How do I sort a pandas DataFrame by one column?
I have a pandas DataFrame with three columns:
0 1 2
0 354.7 April 4.0
1 55.4 August 8.0
2 176.5 December 12.0
3 95.5 February 2.0
4 85.6 January 1.0
5 152 July 7.0
6 238.7 June 6.0
7 104.8 March 3.0
8 283.5 May 5.0
9 278.8 November 11.0
10 249.6 October 10.0
11 212.7 September 9.0
Since the months in column 1 are not in calendar order, I created a second column with the corresponding month numbers (1-12). How can I use pandas sort by column
to reorder the DataFrame based on this numerical column?
Sorting a DataFrame is pretty straightforward in pandas. You can use sort_values()

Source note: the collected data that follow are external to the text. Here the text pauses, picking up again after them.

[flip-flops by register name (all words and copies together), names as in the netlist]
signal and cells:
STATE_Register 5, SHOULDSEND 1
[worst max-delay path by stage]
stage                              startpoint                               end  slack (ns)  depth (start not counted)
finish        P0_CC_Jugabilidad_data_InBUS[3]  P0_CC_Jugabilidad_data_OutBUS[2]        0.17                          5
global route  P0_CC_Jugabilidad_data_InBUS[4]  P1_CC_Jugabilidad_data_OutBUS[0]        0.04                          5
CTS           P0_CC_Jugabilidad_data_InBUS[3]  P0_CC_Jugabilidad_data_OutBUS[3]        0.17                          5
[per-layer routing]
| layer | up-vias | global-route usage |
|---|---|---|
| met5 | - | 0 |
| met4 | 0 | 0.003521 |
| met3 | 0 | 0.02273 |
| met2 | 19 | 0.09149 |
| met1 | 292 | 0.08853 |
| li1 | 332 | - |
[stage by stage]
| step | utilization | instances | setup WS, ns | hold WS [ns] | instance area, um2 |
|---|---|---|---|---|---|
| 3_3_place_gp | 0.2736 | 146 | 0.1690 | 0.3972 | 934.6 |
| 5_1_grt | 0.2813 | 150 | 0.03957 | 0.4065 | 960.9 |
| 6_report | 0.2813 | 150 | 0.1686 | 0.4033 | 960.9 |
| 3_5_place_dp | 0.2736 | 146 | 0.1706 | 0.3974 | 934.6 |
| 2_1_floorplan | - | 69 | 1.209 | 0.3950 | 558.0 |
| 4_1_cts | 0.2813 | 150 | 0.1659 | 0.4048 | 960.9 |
**design/flow/design.v**
```verilog
module multiplier(A,B,P);
  input [2:0] A,B;
  output [5:0] P;
  wire w1,w2,w3,w4;
  assign P[0]=A[0] & B[0];
  assign P[1]=(A[1] & B[0])^(A[0] & B[1]);
  assign w1=(A[1] & B[0])&(A[0] & B[1]);
  assign P[2]=(w1 ^ (A[2] & B[0]) ^ (A[1] & B[1])^ (A[0] & B[2]));
  assign w2=(w1 & (A[2] & B[0]) & (A[1] & B[1])& (A[0] & B[2]));
  assign P[3]=(w2^ (A[2] & B[1]) ^ (A[1] & B[2]));
  assign w3=(w2 & (A[2] & B[1]) & (A[1] & B[2]));
  assign P[4]=(w3 ^(A[2] & B[2]));
  assign w4= (w3 & (A[2] & B[2]));
  assign P[5]=w4;
  endmodule 
```
**design/flow/run.sh**
```bash
#!/bin/bash
# OpenROAD 26Q1-2900-gdf79404cd8, Yosys 0.63+post, stock flow scripts
make -C /OpenROAD-flow-scripts/flow DESIGN_CONFIG=/design/flow/config.mk WORK_HOME=/design/flow/orfs finish
```
**design/flow/config.mk**
```make
export PLATFORM = sky130hd
export DESIGN_NAME = multiplier
export DESIGN_NICKNAME = multiplier
export VERILOG_FILES = /design/flow/design.v
export SDC_FILE = /design/flow/constraint.sdc
export NUM_CORES = 4
export LEC_CHECK = 1
export CORE_AREA = 10 10 70 70
export DIE_AREA = 0 0 80 80
```
**design/flow/constraint.sdc**
```tcl
current_design multiplier

set clk_period 1.0
set clk_io_pct 0.2

create_clock -name clk0 -period $clk_period

set non_clock_inputs [all_inputs -no_clocks]
set_input_delay [expr $clk_period * $clk_io_pct] -clock clk0 $non_clock_inputs
set_output_delay [expr $clk_period * $clk_io_pct] -clock clk0 [all_outputs]
```
==> flow_metrics.tcl <==
# collected from the flow reports
set metrics [dict create \
    yosys_cells 19 \
    clkbuf_count 0 \
    yosys-stat-area_sq_um 156 \
    finalSetupViolations 4 \
    io_buffers 12 \
    drt_first_iter_violations 6 \
    cp_max_fo 2 \
    cp.arrival_ns 1.46 \
    tool_warnings 35 \
    drive_gt1_share_pct 74.3 \
    grt_overflow 0 \
    fin_crit_sh_pct 166 \
    io-pin-count 12 \
    yosysTopAreaCellShare_pct 32.0 \
    startpoint_type "input pin" \
    dr_total_vias 183 \
    avgViaCountPerCell 2.26 \
    flops 0 \
    ir_worst_vdd_v 0.0000524 \
    num_antenna_cells 0 \
    hold_buffers 0 \
    fmax_mhz 601 \
    synth_warnings 0 \
    grt-busiest-layer "met1" \
    seqCellArea_sq_um 0 \
    mux_share_pct 0 \
    ant_nets 0 \
    wl_per_cell_microns 7.02 \
    core_sq_um 3420 \
    area_growth_syn_to_layout_pct 174 \
    status "finished with violations" \
    met2_usage_pct 2.01 \
    lay_top_cells "buf_6, buf_4" \
    fp-utilization_pct 4.58 \
    synthDistinctLibCells 10 \
    rsz0062_at_grt "yes" \
    violations "negative setup slack" \
    grt_pass1_vias 184 \
    antenna_found_initial 0 \
    dieWidth_microns 80 \
    slew_headroom_pct 92.8 \
    grt_max_degree 4 \
    die_height_microns 80 \
    hold_slack_ns 0.750 \
    lay_top_count "buf_6" \
    avgSynthCellArea_sq_um 8.23 \
    placed_area_sq_um 417 \
    top_logic_kind "simple AND/OR/NAND/NOR gates" \
    p_leak_uw 0.000180 \
    hold_viol_final 0 \
    topCellsByArea "ha_1, and2_1, xor3_1" \
    first_pass_iters 2 \
    synth_cells 19 \
    hold_class "in2out" \
    p_per_area_nw_per_um2 306 \
    period_needed_ns 1.66 \
    post_cts_buffers 0 \
    ys_sh_simple_pct 42.4 \
    worst_slack_ns -0.665 \
    final_cell_area_sq_um 428 \
    maxCapViolCount 0 \
    criticalPathCategory "in2out" \
    track_usage_pct 1.69 \
    end_kind "output pin" \
    worstPathRequired_ns 0.80 \
    synthAdderAreaFrac_pct 32.0 \
    syn_area_sq_um 156 \
    yosysSeqAreaShare_pct 0 \
    aoi_share_pct 0 \
    dp_hpwl_microns 500 \
    num_rows 21 \
    yosys.area.top_type "ha_1" \
    worst_pin_slew_ns 0.107 \
    ys_sh_xor_pct 20.8 \
    maxSlewViolCount 0 \
    dieArea_sq_um 6400 \
    grtUsageMet1_pct 2.65 \
    detail_route.wirelength_microns 569 \
    drc 0 \
    grt_pass1_wl_microns 890 \
    gp_congestion 0.706 \
    use_met3_pct 0.909 \
    nFillCells 387 \
]
==> stage by stage <==
stage	total power (uW)	utilization [%]	setup slack (ns)	cells	TNS [ns]
6_report	131	12.5	-0.665	81	-2.21
5_1_grt	149	12.5	-0.707	81	-2.43
4_1_cts	125	11.7	-0.687	81	-2.29
3_5_place_dp	138	12.2	-1.41	81	-6.57
3_3_place_gp	139	12.2	-1.43	81	-6.67
2_1_floorplan	39.6	-	-0.456	19	-1.33
==> final cells by class <==
| cell class | instances | area, sq um | area share, % |
|---|---|---|---|
| multi-input cells | 18 | 214 | 50.0 |
| repair buffers | 17 | 156 | 36.5 |
| well taps | 46 | 57.6 | 13.5 |
==> kinds of logic after synthesis <==
| family | Yosys count |
|---|---|
| XOR/XNOR | 2 |
| buffers and inverters | 1 |
| AND/OR/NAND/NOR | 12 |
| adder cells (fa/ha/maj) | 4 |
==> path summary, 6_finish.rpt <==
path	start	end	slack, ns	depth (start not counted)
worst max-delay path	B[1]	P[4]	-0.66	10
worst min-delay path	B[0]	P[0]	0.75	3
==> worst max-delay path, cell delays in order <==
cell and delay, ns:
buf_6 0.09, and2_4 0.15, ha_4 0.15, ha_4 0.14
nand3_2 0.05, nor2_2 0.04, ha_2 0.15, and3_4 0.15
ha_4 0.23, buf_6 0.10
==> metal layers <==
layer,share of wire (%),routed length [microns]
met1,51,293
met2,30,173
met3,18,101
met4,0,0
met5,0,0
==> where the power goes <==
part           total, uW  switching [uW]  leakage (uW)  internal, uW
Clock                  0               0             0             0
Combinational        131            40.2      0.000180          90.9
Sequential             0               0             0             0
==> synth_stat cells <==
cell / instances
buf_4: 1
and2_1: 5
xor3_1: 1
and2_2: 1
nand2_1: 3
ha_1: 4
nor2_1: 1
nand3_1: 1
and3_2: 1
xnor2_1: 1
==> repair_timing <==
item | 4_1_cts | 5_1_grt
endpoints found under the setup margin | 6 | 5
hold endpoints to repair | 0 | 0
resized | 42 | 5
pin swaps | 8 | 7
Power figures rest on the tool's default switching activity, not on a simulated workload.
`flow/design.v`:
```
module adc_capture
# (
	parameter clk_hz = 25000000,						
	parameter sclk_hz = 5000000,						 
	parameter cycle_pause = 10						 
) (
	input  logic clk,
	input  logic rst,
	input  logic ctl_valid,							 
	input  logic adc_ack,							 
	input  logic [2:0] address,						 
	input  logic dout_bit,							 
	output logic sclk,							 
	output logic cs,							 
	output logic adc_ready,							 
	output logic din_bit,							 
	output logic [11:0] d_signal						 
);
	localparam MAX_DIV = clk_hz / (2 * sclk_hz) - 1;			 
	logic [$clog2(MAX_DIV) - 1:0] frdiv;
	logic clk2;
	always_ff @(posedge clk or posedge rst) begin
		if (rst) begin
			sclk <= 1'd0;
			clk2 <= 1'd0;
			frdiv <= 'd0;
		end else begin
			if (frdiv >= MAX_DIV) begin
				clk2 <= ~clk2;
				if (~cs) sclk <= ~sclk;
				frdiv <= 'd0;
			end else begin
				frdiv <= frdiv + 'd1;
			end
		end
	end
	logic [7:0] din;						 
	logic [15:0] dout;						 
	assign d_signal = dout[12:1];
	logic [4:0] cs_reg;						 
	logic [$clog2(cycle_pause) - 1:0] cs_pause;			 
	always_ff @(negedge clk2 or posedge rst) begin
		if(rst) begin
			din_bit <= 1'd0;
                        din <= 8'd0;
		end else if (ctl_valid) begin
			din[7:0] <= {2'b00, address, 3'b00};
			if (cs == 1'd0) begin                                    
				if (cs_reg < 8) begin
					din_bit <= din[5'd7 - cs_reg];   
				end
			end
		end	
	end
	always_ff @(posedge clk2 or posedge rst) begin
		if (rst) begin						 
			adc_ready <= 1'd0;
			cs_reg <= 5'd0;
			cs_pause <= 'd0;
			cs <= 1'd0;
			dout <= 16'd0;
		end else if (ctl_valid) begin
			if (cs == 1'd0) begin					 
				dout[15:0] <= {dout[14:0], dout_bit};		 
				if (cs_reg == 5'd16) begin			 
					cs <= 1'd1;
					cs_reg <= 5'd0;
					adc_ready <= 1'd1;		 
				end else begin
					cs_reg <= cs_reg + 5'd1;
				end
			end else begin					 
				if (cs_pause >= cycle_pause) begin	 
					cs <= 1'd0;
					cs_pause <= 'd0;
				end else begin
					cs_pause <= cs_pause + 'd1;
				end
				if (adc_ack) begin
					adc_ready <= 1'd0;		 
				end
			end
		end
	end
endmodule
```
module top (
	input wire clk25,
	inout wire [3:0] gpio,
	input wire [3:0] key,
	output reg [3:0] led
);
	reg [31:0] ir_command;
	reg ack;
	wire ir_ready;
	wire rst;
	assign rst = key[3];
	always_comb begin
		if (key[2:0] == 3'b000) led[3:0] = ir_command[3:0];
		else if (key[2:0] == 3'b001) led[3:0] = ir_command[7:4];
		else if (key[2:0] == 3'b010) led[3:0] = ir_command[11:8];
		else if (key[2:0] == 3'b011) led[3:0] = ir_command[15:12];
		else if (key[2:0] == 3'b100) led[3:0] = ir_command[19:16];
		else if (key[2:0] == 3'b101) led[3:0] = ir_command[23:20];
		else if (key[2:0] == 3'b110) led[3:0] = ir_command[27:24];
		else led[3:0] = ir_command[31:28];
	end
	ir_decoder decoder_samsung(
		.clk(clk25),
		.rst(rst),
		.ack(ack),
		.enable('b1),
		.ir_input(gpio[3]),
		.ready(ir_ready),
		.command(ir_command)       
	);
endmodule
==> flow/run.sh <==
#!/bin/bash
# OpenROAD 26Q1-2900-gdf79404cd8, Yosys 0.63+post, stock flow scripts
make -C /OpenROAD-flow-scripts/flow DESIGN_CONFIG=/design/flow/config.mk WORK_HOME=/design/flow/orfs finish
==> flow/config.mk <==
export PLATFORM = sky130hd
export DESIGN_NAME = top
export DESIGN_NICKNAME = top
export VERILOG_FILES = /design/flow/design.v
export SDC_FILE = /design/flow/constraint.sdc
export NUM_CORES = 4
export LEC_CHECK = 1
export CORE_UTILIZATION = 40
==> flow/constraint.sdc <==
current_design top

set clk_period 1.8
set clk_io_pct 0.2

create_clock -name clk0 -period $clk_period [get_ports {clk25}]

set non_clock_inputs [all_inputs -no_clocks]
set_input_delay [expr $clk_period * $clk_io_pct] -clock clk0 $non_clock_inputs
set_output_delay [expr $clk_period * $clk_io_pct] -clock clk0 [all_outputs]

to sort based on a specific column. In this case, since column 2
represents the numerical month order, you can sort the DataFrame like this:
df = df.sort_values(by=2) # Sorting by the month number column
This will reorder the DataFrame so that January (1) comes first and December (12) comes last. The pandas sort by column
method makes this super easy!
If you want to modify the DataFrame directly without reassigning it to a new variable, you can use the inplace=True
parameter. This updates the DataFrame in place instead of returning a new one:
df.sort_values(by=2, inplace=True)
This is especially useful when you don’t need to keep the original order. Just a small tweak, but it makes working with pandas sort by column
even more efficient!
Sometimes, sorting by a single column isn’t enough—what if two rows have the same month number? In that case, you can add a secondary sorting criterion. For example, if you want to break ties by sorting based on column 0
as well, you can do this:
df = df.sort_values(by=[2, 0]) # Sort by month number, then by the first column
This ensures that if two months are the same, the sorting will fall back to column 0
for ordering. A small but powerful trick in pandas sort by column
when dealing with more complex data!